> _Task_:
The answer must consist of every line below that contains the word "internal".

Collected data:
_ _ _ _ _ _ _
--- config.mk ---
export PLATFORM = sky130hd
export DESIGN_NAME = fetch_unit
export DESIGN_NICKNAME = d
export VERILOG_FILES = /design/src/hw/rv_pkg.sv /design/src/hw/fetch_unit.sv
export SDC_FILE = /design/constraint.sdc
export NUM_CORES = 1
export LEC_CHECK = 0
export BUFFER_PORTS_ARGS = -buffer_cell sky130_fd_sc_hd__buf_2
export CORE_MARGIN = 2
export CORE_UTILIZATION = 40
export DETAILED_ROUTE_END_ITERATION = 10
export RECOVER_POWER = 50
export SYNTH_ARGS = -nofsm -noshare
export SYNTH_HDL_FRONTEND = slang
export SYNTH_SLANG_ARGS = --single-unit
--- constraint.sdc ---
create_clock -name clock -period 19.2 [get_ports clock]
set_input_delay 3.84 -clock clock [delete_from_list [all_inputs] [get_ports clock]]
set_output_delay 3.84 -clock clock [all_outputs]
set_load 0.01 [all_outputs]
--- src/hw/rv_pkg.sv ---
`default_nettype none

package rv_pkg;

	localparam int xlen = 64;

	typedef logic [xlen-1:0] word_t;
	typedef logic [xlen-1:0] addr_t;
	typedef logic [31:0] inst_t;
	typedef logic [4:0] reg_idx_t;

	localparam addr_t reset_pc = '0;

	// major opcodes, instr[6:0]
	localparam logic [6:0] op_imm = 7'b0010011;
	localparam logic [6:0] op_reg = 7'b0110011;
	localparam logic [6:0] op_lui = 7'b0110111;
	localparam logic [6:0] op_branch = 7'b1100011;
	localparam logic [6:0] op_jal = 7'b1101111;

	localparam logic [2:0] funct3_beq = 3'b000;
	localparam logic [2:0] funct3_bne = 3'b001;
	localparam logic [2:0] funct3_add = 3'b000; // add, sub, addi
	localparam logic [2:0] funct3_xor = 3'b100;
	localparam logic [2:0] funct3_or = 3'b110;
	localparam logic [2:0] funct3_and = 3'b111;

	localparam logic [6:0] funct7_base = 7'b0000000;
	localparam logic [6:0] funct7_sub = 7'b0100000;

	typedef enum logic [2:0] {
		alu_add,
		alu_sub,
		alu_and,
		alu_or,
		alu_xor,
		alu_pass_b // lui
	} alu_op_t;

	typedef struct packed {
		logic valid;
		addr_t pc;
		inst_t instr;
	} fetch_item_t;

	typedef struct packed {
		logic valid;
		addr_t pc;
		inst_t instr;
		word_t op_a;
		word_t op_b;
		word_t br_imm; // b-imm, or j-imm for jal
		alu_op_t alu_op;
		logic wen;
		reg_idx_t rd;
		logic is_branch;
		logic branch_on_equal;
		logic is_jal;
	} decoded_t;

	typedef struct packed {
		logic valid;
		addr_t target;
	} redirect_t;

	typedef struct packed {
		logic valid;
		addr_t pc;
		inst_t instr;
		logic wen;
		reg_idx_t rd;
		word_t wdata;
	} commit_t;

endpackage

`default_nettype wire

--- src/hw/fetch_unit.sv ---
`default_nettype none

module fetch_unit import rv_pkg::*; (
	input wire logic clock,
	input wire logic reset,
	input redirect_t redirect,
	output logic imem_req,
	output addr_t imem_addr,
	input wire logic imem_ack,
	input inst_t imem_data,
	output fetch_item_t fetch
);

	typedef enum logic {
		fs_idle, // req low, issue once ack has fallen
		fs_wait  // req high, waiting for ack
	} fetch_state_t;

	fetch_state_t state;
	addr_t pc; // next address to request
	logic discard; // outstanding response is wrong-path

	assign imem_req = (state == fs_wait);

	// control state
	always_ff @(posedge clock) begin
		if (reset) begin
			state <= fs_idle;
			pc <= reset_pc;
			discard <= 1'b0;
			fetch.valid <= 1'b0;
		end else begin
			fetch.valid <= 1'b0;
			if (redirect.valid) begin
				pc <= redirect.target;
			end
			case (state)
				fs_idle: begin
					// hold off during redirect so the new target goes out next
					if (!imem_ack && !redirect.valid) begin
						state <= fs_wait;
					end
				end
				fs_wait: begin
					if (imem_ack) begin
						state <= fs_idle;
						discard <= 1'b0;
						fetch.valid <= !discard && !redirect.valid;
						if (!discard && !redirect.valid) begin
							pc <= pc + 64'd4;
						end
					end else if (redirect.valid) begin
						discard <= 1'b1; // finish handshake, drop data
					end
				end
				default: begin
					state <= fs_idle;
				end
			endcase
		end
	end

	// address held stable for the whole request
	always_ff @(posedge clock) begin
		if (state == fs_idle && !imem_ack && !redirect.valid) begin
			imem_addr <= pc;
		end
	end

	// response payload
	always_ff @(posedge clock) begin
		if (state == fs_wait && imem_ack) begin
			fetch.pc <= imem_addr;
			fetch.instr <= imem_data;
		end
	end

endmodule

`default_nettype wire

==> impl_metrics.py, run 1 <==
metrics = {
    "floorplanning": {
        "die_h_um": 153,
        "rows": 54,
        "die_area_um2": 23400,
        "dieWidth_um": 153,
        "start_util_pct": 40.7,
        "io_pins": 262,
        "fp.coreArea_um2": 21800,
    },
    "worst_setup_path": {
        "crit_chain": "buf_2 > clkbuf_1 > inv_2 > buf_4 > nand2_1 > nor3_1 > a211oi_1 > nor4_1",
        "cp.arrival_ns": 8.29,
        "crit_path_top_delay_cell": "clkbuf_1",
        "path_class": "in2reg",
        "path_buf_inv": 4,
        "reg2reg_slack_ns": 16.16,
        "cp_max_fo": 58,
        "critPathLaunchType": "primary input",
        "required_ns": 19.45,
        "worst_path_largest_cell_delay_ns": 2.00,
        "critPathTopFamily": "buffers and inverters",
        "critPathCaptureType": "register",
    },
    "sta": {
        "max_freq_mhz": 124,
        "slew_violations": 232,
        "clock_skew_ns": 0.0115,
        "tightest_slew_ns": 3.49,
        "relSlewSlack_pct": -133,
        "whs_ns": 0.432,
        "hold_violations": 0,
        "min_period_ns": 8.04,
        "rsz0062_at_grt": "no",
        "setup_viol": 0,
        "tns_ns": 0,
        "finalCritPeriodShare_pct": 41.9,
    },
    "clocking": {
        "clkSlewWorstSetupHoldPaths_ns": 0.06,
        "post-cts-setup-buffer-count": 0,
        "cts_max_level": 1,
        "clk_root_buffer_cell": "clkbuf_16",
        "cts_sinks": 227,
        "cts_buffers": 25,
        "cts_resized": 0,
        "hold_buffers": 0,
        "cts_tree": "done",
        "clockBufferDepth": 3,
        "worstSkewPairLatency_ns": 0.52,
    },
    "routing": {
        "drt_iter0_drc": 507,
        "wire_per_inst_um": 18.5,
        "firstDrtPassIters": 5,
        "vias": 6451,
        "top_layer": "met5",
        "wl_met2_um": 10500,
        "via_per_inst": 5.21,
        "finalWirelength_um": 23000,
        "drc": 0,
        "met1_length_um": 10100,
        "ant_nets": 0,
        "route.met3.wl_um": 1780,
    },
    "yosys": {
        "synth-seq-cells": 227,
        "synth_ff_type": "edfxtp_1",
        "netlist_area_um2": 8880,
        "syn_avg_cell_area_um2": 13.2,
        "synth_cell_type_count": 56,
        "synth_edf_count": 160,
        "ys_seq_area_share_pct": 69.2,
        "yosysWarningCount": 0,
        "synth_nets": 775,
        "async_flop_share_pct": 0,
        "synth_cells": 674,
    },
    "grt": {
        "grtUsageTotal_pct": 18.9,
        "antenna_found_initial": 1,
        "grt_pass1_wl_um": 35400,
        "grt_remaining_overflow": 0,
        "grt_pass1_vias": 6024,
        "grt_max_degree": 72,
    },
    "power": {
        "irDropWorstVdd_v": 0.0000540,
        "p_leak_uw": 0.00415,
        "p_total_uw": 1090,
        "powerDensity_nw_per_um2": 97.5,
    },
    "finish": {
        "antennaDiodeCount": 0,
        "syn2layout_area_growth_pct": 26.3,
        "nets": 1041,
        "drive_above_1_share_pct": 33.4,
    },
    "hold_path": {
        "hp-class": "reg2reg",
    },
    "placed_design": {
        "numPortBuffers": 261,
        "dp_hpwl_um": 15700,
        "place_congestion": 0.822,
    },
    "status": {
        "violations": "capacitance limit, slew limit",
        "status": "finished, violations left",
    },
    "flow_run": {
        "cap_violations": 5,
    },
}
## kinds of logic after synthesis
group | count (synthesis) | share of synthesized area, %
buffers and inverters | 39 | 2.03
DFF | 227 | 69.2
AOI/OAI and AO/OA | 99 | 7.31
muxes | 8 | 0.916
xor gates and xnor gates | 38 | 3.75
and+or+nand+nor | 262 | 16.7
adders and majority gates | 1 | 0.141
## worst paths after layout
| path | startpoint | to | depth (start not counted) |
|---|---|---|---|
| worst max-delay path | redirect[64] | pc[15] | 8 |
| worst min-delay path | pc[1] | imem_addr[1] | 0 |
| worst min register to register | pc[1] | imem_addr[1] | 0 |
| worst max register to register | discard | pc[32] | 6 |
## per-stage QoR
step | instance area [µm²] | setup slack, ns | instances | utilization [%]
floorplan | 8880 | 9.92 | 674 | -
global placement | 10500 | 12.68 | 1193 | 47.9
detailed placement | 10500 | 12.64 | 1193 | 47.9
CTS | 11300 | 13.17 | 1239 | 51.6
global route | 11200 | 10.69 | 1239 | 51.4
finish | 11200 | 11.16 | 1239 | 51.4
## cells in the mapped netlist, types with 3 or more instances
cell        n  area, µm²
a311oi_1    5       43.8
edfxtp_1  160       4800
o211ai_1    6       45.0
nor4_1     13       81.3
nand2_1    63        236
inv_1      11       41.3
or3_1      10       62.6
nor4_2      3       37.5
nor2_1     56        210
a211oi_1   16        120
o21ai_0    10       50.1
nor3_2      6       60.1
nand3_1    26        130
nor4_4      3       63.8
xnor2_1    29        254
nand4_2     3       37.5
a211oi_2    3       37.5
nand4_1    22        138
mux2i_1     7       70.1
xor2_1      9       78.8
nand4_4     3       63.8
buf_1       4       15.0
a21oi_1    45        225
nor3_1     22        110
and3_1     15       93.8
nand3b_1    3       22.5
clkbuf_1   19       71.3
buf_6       4       45.0
dfxtp_1    67       1340
## power by group
part	total, µW	switching, µW	internal, µW
registers	564	18.2	546
logic	60.9	34.8	26.1
clock network	468	196	272
total	1090	249	844
## layer usage
layer,vias to the layer above,GRT usage (%)
met3,42,4.59
li1,3087,-
met2,281,29.6
met4,2,5.34
met1,3039,26.5
met5,-,0
## area by class of cell
cell class	count	area (µm²)
multi-input combinational	408	2550
inverter	11	42.5
tap	280	350
timing repair buffer	267	1310
clock inverter	15	108
clock buffer	31	699
sequential	227	6150
fill	1978	10600
## sequential cells by signal, summed over array words and instances, names as in the netlist
name       flops
fetch         97
imem_addr     64
pc            64
discard        1
imem_req       1
## cell usage in the layout, fill, tap and decap left out, types with 7 or more instances in the layout
cell type / Yosys / final
a211oi_1: 16 / 16
a21oi_1: 45 / 45
and3_1: 15 / 15
buf_2: 0 / 242
clkbuf_1: 19 / 25
clkbuf_16: 0 / 26
dfxtp_1: 67 / 67
edfxtp_1: 160 / 160
inv_1: 11 / 9
mux2i_1: 7 / 7
nand2_1: 63 / 63
nand3_1: 26 / 26
nand4_1: 22 / 22
nor2_1: 56 / 56
nor3_1: 22 / 22
nor4_1: 13 / 13
o21ai_0: 10 / 10
or3_1: 10 / 10
xnor2_1: 29 / 29
xor2_1: 9 / 9
Power figures use the tool's default switching activity.
==> run 2, diff against run 1 <==
clock period = 7.5 ns   (was 19.2 ns; I/O delays follow)
==> impl_metrics.py, run 2 (synthesized netlist as in run 1, its figures left out) <==
metrics = {
    "finish": {
        "final_common_cell": "buf_2",
        "largest_reg_flops": 97,
        "multi_input_area_um2": 2550,
        "layout_common_cells": "210 x buf_2, 160 x edfxtp_1, 67 x dfxtp_1",
        "max_flop_register": "fetch",
        "drive_above_1_share_pct": 29.7,
        "fill_cells": 1966,
        "syn2layout_area_growth_pct": 25.8,
        "final_cells": 1239,
        "nets": 1041,
        "fin_util_pct": 51.2,
        "biggestRegsByFlops": "fetch: 97 flops, imem_addr: 64 flops, pc: 64 flops",
        "ff_latch_area_um2": 6150,
    },
    "routing": {
        "via_per_inst": 5.19,
        "drc": 0,
        "vias": 6425,
        "firstDrtPassIters": 5,
        "drt_iter0_drc": 409,
        "wire_per_inst_um": 18.5,
        "ant_nets": 0,
        "finalWirelength_um": 22900,
    },
    "sta": {
        "hold_violations": 0,
        "max_freq_mhz": 214,
        "slew_violations": 139,
        "tightest_slew_ns": 3.54,
        "rsz0062_at_grt": "no",
        "finalCritPeriodShare_pct": 62.3,
        "whs_ns": 0.442,
        "relSlewSlack_pct": -136,
        "tns_ns": 0,
        "clock_skew_ns": 0.0122,
        "setup_viol": 0,
        "min_period_ns": 4.68,
    },
    "grt": {
        "grt_pass1_vias": 6108,
        "grt_pass1_wl_um": 35300,
        "grt_max_degree": 72,
        "grt_remaining_overflow": 0,
        "grtUsageTotal_pct": 18.8,
        "antenna_found_initial": 0,
    },
    "clocking": {
        "cts_resized": 0,
        "clk_root_buffer_cell": "clkbuf_16",
        "cts_tree": "done",
        "worstSkewPairLatency_ns": 0.51,
        "clockBufferDepth": 3,
        "cts_sinks": 227,
        "cts_max_level": 1,
        "cts_buffers": 25,
        "post-cts-setup-buffer-count": 0,
        "hold_buffers": 0,
        "clkSlewWorstSetupHoldPaths_ns": 0.06,
    },
    "worst_setup_path": {
        "required_ns": 7.89,
        "path_class": "in2reg",
        "critPathLaunchType": "primary input",
        "r2r-end": "pc[32]",
        "cp.arrival_ns": 5.07,
        "crit_chain": "buf_2 > clkbuf_1 > nor2_1 > a21oi_1 > o21ai_0 > and3_1",
        "reg2reg_depth": 6,
        "reg2reg_slack_ns": 4.45,
        "cp_max_fo": 71,
        "rr_startpoint": "discard",
        "worst_path_largest_cell_delay_ns": 2.48,
        "crit_path_top_delay_cell": "clkbuf_1",
        "critPathCaptureType": "register",
    },
    "floorplanning": {
        "fp.coreArea_um2": 21800,
        "start_util_pct": 40.7,
        "io_pins": 262,
        "dieWidth_um": 153,
        "die_area_um2": 23400,
        "die_h_um": 153,
        "rows": 54,
    },
    "placed_design": {
        "dp.cells": 1193,
        "numPortBuffers": 261,
        "place_congestion": 0.821,
        "dp_hpwl_um": 15800,
    },
    "flow_run": {
        "cap_violations": 3,
    },
    "power": {
        "powerDensity_nw_per_um2": 249,
        "irDropWorstVdd_v": 0.000133,
        "p_leak_uw": 0.00406,
    },
    "hold_path": {
        "hp-start": "pc[0]",
        "min_delay_worst_endpoint": "imem_addr[0]",
        "hold_path_depth": 0,
        "hp-class": "reg2reg",
    },
    "status": {
        "violations": "capacitance limit, slew limit",
        "status": "finished, violations left",
    },
}
## run 2: cell count changes in the layout (fill, tap and decap cells not counted), sizes merged
cell | before | now
bufinv | 1 | 2
inv | 13 | 10
clkbuf | 54 | 85
diode | 0 | 1
buf | 244 | 214
## run 2: report_power, final
part	total (µW)	leakage [µW]	internal (µW)	switching (µW)
Combinational	155	0.00163	65.5	89.2
Clock	1180	0.000386	707	474
Sequential	1440	0.00204	1400	46.8
Total	2780	0.00406	2170	610
## run 2: worst max-delay path: cells and delay by family
kind                   cells  cell delay [ns]
and+or+nand+nor            2             0.58
buffers and inverters      2             2.57
AOI/OAI and AO/OA          2             0.40
## run 2: area by class of cell
cell class	instances	share of cell area, %
clock inverter	13	1.02
inverter	11	0.381
clock buffer	32	6.10
multi-input combinational	408	22.9
sequential	227	55.0
tap	280	3.14
antenna	1	0.0224
timing repair buffer	267	11.5
## run 2: worst max-delay path by stage
stage                       from           end  slack [ns]  cells after the start
finish                     reset        pc[55]        2.82                      6
global route               reset        pc[55]        2.53                      6
CTS                 redirect[64]        pc[15]        3.80                      8
detailed placement  redirect[64]        pc[15]        3.28                      8
global placement    redirect[64]        pc[15]        3.32                      8
floorplan           redirect[64]  imem_addr[0]        0.56                      4
## run 2: per-layer routing
layer  global-route usage [%]  vias to the layer above  wire (µm)
li1                         -                     3082          -
met1                     25.9                     3052      10000
met2                     30.7                      271      10700
met3                     4.34                       20       1900
met4                     4.01                        0        318
met5                        0                        -          0
## run 2: per-stage QoR
step / instance area (µm²) / total power [µW] / setup slack (ns)
3_3_place_gp: 10500 / 1620 / 3.32
5_1_grt: 11200 / 2880 / 2.53
4_1_cts: 11200 / 2810 / 3.80
3_5_place_dp: 10500 / 1630 / 3.28
6_report: 11200 / 2780 / 2.82
2_1_floorplan: 8880 / 1550 / 0.557
**config.mk**
```make
export PLATFORM = sky130hd
export DESIGN_NAME = execute_stage
export DESIGN_NICKNAME = d
export VERILOG_FILES = /design/src/hw/rv_pkg.sv /design/src/hw/execute_stage.sv
export SDC_FILE = /design/constraint.sdc
export NUM_CORES = 1
export LEC_CHECK = 0
export BUFFER_PORTS_ARGS = -buffer_cell sky130_fd_sc_hd__clkbuf_2
export CAP_MARGIN = 30
export CORE_AREA = 8 8 231 233
export DETAILED_ROUTE_END_ITERATION = 7
export DIE_AREA = 0 0 239 241
export PLACE_DENSITY = 0.83
export REMOVE_ABC_BUFFERS = 1
export SETUP_SLACK_MARGIN = 0.4
export SYNTH_ARGS = -nofsm -noshare
export SYNTH_HDL_FRONTEND = slang
export SYNTH_SLANG_ARGS = --single-unit
```
**constraint.sdc**
```tcl
create_clock -name clock -period 5.5 [get_ports clock]
set_clock_uncertainty 0.05 [all_clocks]
set_input_delay 1.1 -clock clock [delete_from_list [all_inputs] [get_ports clock]]
set_output_delay 1.1 -clock clock [all_outputs]
set_load 0.02 [all_outputs]
```
**src/hw/rv_pkg.sv**
```systemverilog
`default_nettype none

package rv_pkg;

	localparam int xlen = 64;

	typedef logic [xlen-1:0] word_t;
	typedef logic [xlen-1:0] addr_t;
	typedef logic [31:0] inst_t;
	typedef logic [4:0] reg_idx_t;

	localparam addr_t reset_pc = '0;

	// major opcodes, instr[6:0]
	localparam logic [6:0] op_imm = 7'b0010011;
	localparam logic [6:0] op_reg = 7'b0110011;
	localparam logic [6:0] op_lui = 7'b0110111;
	localparam logic [6:0] op_branch = 7'b1100011;
	localparam logic [6:0] op_jal = 7'b1101111;

	localparam logic [2:0] funct3_beq = 3'b000;
	localparam logic [2:0] funct3_bne = 3'b001;
	localparam logic [2:0] funct3_add = 3'b000; // add, sub, addi
	localparam logic [2:0] funct3_xor = 3'b100;
	localparam logic [2:0] funct3_or = 3'b110;
	localparam logic [2:0] funct3_and = 3'b111;

	localparam logic [6:0] funct7_base = 7'b0000000;
	localparam logic [6:0] funct7_sub = 7'b0100000;

	typedef enum logic [2:0] {
		alu_add,
		alu_sub,
		alu_and,
		alu_or,
		alu_xor,
		alu_pass_b // lui
	} alu_op_t;

	typedef struct packed {
		logic valid;
		addr_t pc;
		inst_t instr;
	} fetch_item_t;

	typedef struct packed {
		logic valid;
		addr_t pc;
		inst_t instr;
		word_t op_a;
		word_t op_b;
		word_t br_imm; // b-imm, or j-imm for jal
		alu_op_t alu_op;
		logic wen;
		reg_idx_t rd;
		logic is_branch;
		logic branch_on_equal;
		logic is_jal;
	} decoded_t;

	typedef struct packed {
		logic valid;
		addr_t target;
	} redirect_t;

	typedef struct packed {
		logic valid;
		addr_t pc;
		inst_t instr;
		logic wen;
		reg_idx_t rd;
		word_t wdata;
	} commit_t;

endpackage

`default_nettype wire

```
**src/hw/execute_stage.sv**
```systemverilog
`default_nettype none

module execute_stage import rv_pkg::*; (
	input wire logic clock,
	input wire logic reset,
	input decoded_t decoded,
	output logic wen,
	output reg_idx_t rd,
	output word_t wdata,
	output redirect_t redirect,
	output commit_t commit
);

	decoded_t q;
	word_t result;
	logic equal;
	logic taken;

	always_ff @(posedge clock) begin
		q <= decoded;
		if (reset) begin
			q.valid <= 1'b0;
		end
	end

	always_comb begin
		case (q.alu_op)
			alu_add: result = q.op_a + q.op_b;
			alu_sub: result = q.op_a - q.op_b;
			alu_and: result = q.op_a & q.op_b;
			alu_or: result = q.op_a | q.op_b;
			alu_xor: result = q.op_a ^ q.op_b;
			alu_pass_b: result = q.op_b;
			default: result = q.op_a + q.op_b;
		endcase
	end

	// branches carry rs1 and rs2 in op_a and op_b
	assign equal = (q.op_a == q.op_b);
	assign taken = q.is_branch && (equal == q.branch_on_equal);

	assign redirect.valid = q.valid && (taken || q.is_jal);
	assign redirect.target = q.pc + q.br_imm;

	// register file updates on the edge ending execute
	assign wen = q.valid && q.wen;
	assign rd = q.rd;
	assign wdata = result;

	always_ff @(posedge clock) begin
		if (reset) begin
			commit.valid <= 1'b0;
		end else begin
			commit.valid <= q.valid;
		end
	end

	always_ff @(posedge clock) begin
		commit.pc <= q.pc;
		commit.instr <= q.instr;
		commit.wen <= q.wen;
		commit.rd <= q.rd;
		commit.wdata <= result;
	end

endmodule

`default_nettype wire

```
==> impl_results.md, run 1 <==
- Total global routing overflow: 0
- Placer Congestion: 1.025
- Crit path max-delay cell type: o41a_1
- Tcrit/Tclk final: 97.63%
- Setup ws final: 130.3 ps
- Syn_area_per_cell: 8.567 sq um
- Core area: 49660 sq um
- Critical Path RT: 4350 ps
- Fin. Hold Viols: 0
- RSZ-0062 raised after global routing: true
- DRT Pass-1 Iters: 8
- Hold WC Path Type: reg2reg
- CTS root buffer: clkbuf_16
- Utilization after layout: 67.32%
- Async S/R FF share, synth: 0%
- Post-synth cell types: 92
- Routed Wire Length: 106900 microns
- Failing checks: DRC
- First-pass GRT wire length: 154000 microns
- Register area: 9430 sq um
- Place WS: 241.6 ps
- Multi-input gate area: 15820 sq um
- Most common cell after layout, fill and taps aside: clkbuf_2
- CTS sink cnt: 468
- Vias in the first global route: 25670
- # fillers: 3825
- Number of synthesis warnings: 0
- Mapped Cells: 2908
- Most frequent cells in the layout: clkbuf_2, dfxtp_1, a21oi_1
- Iter 0 DRT Violations: 3465
- Worst slew margin: 29.98%
- Initial antenna violation count: 11
- Maximum VDD drop: 0.0003851 V
- Area fraction of the dominant cell type after synthesis: 37.61%
- Die area: 57600 sq um
- WP buf/inv: 3
- Buffers added on ports: 604
- Critical-path cell list: ha_4, inv_4, fa_2, nor2b_4, o21bai_4, a211oi_4, o311a_1, nand4_1, nand3_2, a21oi_4, o41a_1, o41ai_4, nor3_1, nor4_1, buf_4, clkbuf_8
- CP endpoint kind: primary output
- Share of layout cells above drive strength 1: 33.85%
- Routed length per placed instance: 24.60 microns
- Leakage: 15.44 nW
- Post-synth EDFFs: 0
- FF+latch count, synth: 468
- Vias per cell: 6.119
- Max-cap violations: 0
- Area Growth Syn to Fin: 34.18%
- Overall routing resource usage: 34.27%
- Fin crit period: 5370 ps
- Clock Latency Late Sink: 620 ps
- Largest net degree at the start of global routing: 109
- Predominant post-synthesis flop cell: dfxtp_1
- Post-synthesis sequential area ratio: 37.61%
- Achievable Freq: 0.1862 GHz
- Vias: 26570
- Critical path class: reg2out
- CP Max Fanout: 3
- Status: finished, violations left
- Pwr per Cell Area: 310.4 nW/um^2
- H-tree Lvls: 2
- CTS tree: done
- Dominant cells by area after synthesis: dfxtp_1, ha_1, a21oi_1, o21ai_0, inv_1
- Final nets: 4190
- Starting Density: 50.17%
- CP top delay family: compound AO/OA/AOI/OAI gates
- DP HPWL: 78300 microns
- Slowest cell delay on critical path: 420 ps
- Reg clk slew, reported paths: 60 ps
- Final setup viols: 0
- WP data arrival: 4220 ps
- Least-Margin Pin Slew: 1049 ps
- Non-Filler Instances: 4343
- Mapped Area: 24910 sq um
- Worst Hold Slack: 270.5 ps
- Row cnt: 82
- CP Launch Type: register
- Die width: 239 microns
- Antenna viol nets, final: 0
- Die H: 241 microns
- # placed instances: 4133
- Post-synth top area cell: dfxtp_1
- Number of buffers created by CTS: 47
- # DRC: 2
- # IOs: 605
- Fin. max-slew vios: 0
- Longest Clk Path Bufs: 3
`config.mk`:
```
export PLATFORM = sky130hd
export DESIGN_NAME = decode_stage
export DESIGN_NICKNAME = d
export VERILOG_FILES = /design/src/hw/rv_pkg.sv /design/src/hw/decode_stage.sv
export SDC_FILE = /design/constraint.sdc
export NUM_CORES = 1
export LEC_CHECK = 0
export BUFFER_PORTS_ARGS = -buffer_cell sky130_fd_sc_hd__buf_2
export CAP_MARGIN = 20
export CORE_AREA = 2 2 232 234
export DETAILED_ROUTE_END_ITERATION = 6
export DIE_AREA = 0 0 234 236
export SYNTH_ARGS = -nofsm -noshare
export SYNTH_HDL_FRONTEND = slang
export SYNTH_SLANG_ARGS = --single-unit
```
`constraint.sdc`:
```
create_clock -name clock -period 3.45 [get_ports clock]
set_clock_uncertainty 0.1 [all_clocks]
set_input_delay 0.69 -clock clock [delete_from_list [all_inputs] [get_ports clock]]
set_output_delay 0.69 -clock clock [all_outputs]
set_load 0.01 [all_outputs]
```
_ _ _ _ _ _ _
> _Result below_:
part	total, µW	switching, µW	internal, µW
part	total (µW)	leakage [µW]	internal (µW)	switching (µW)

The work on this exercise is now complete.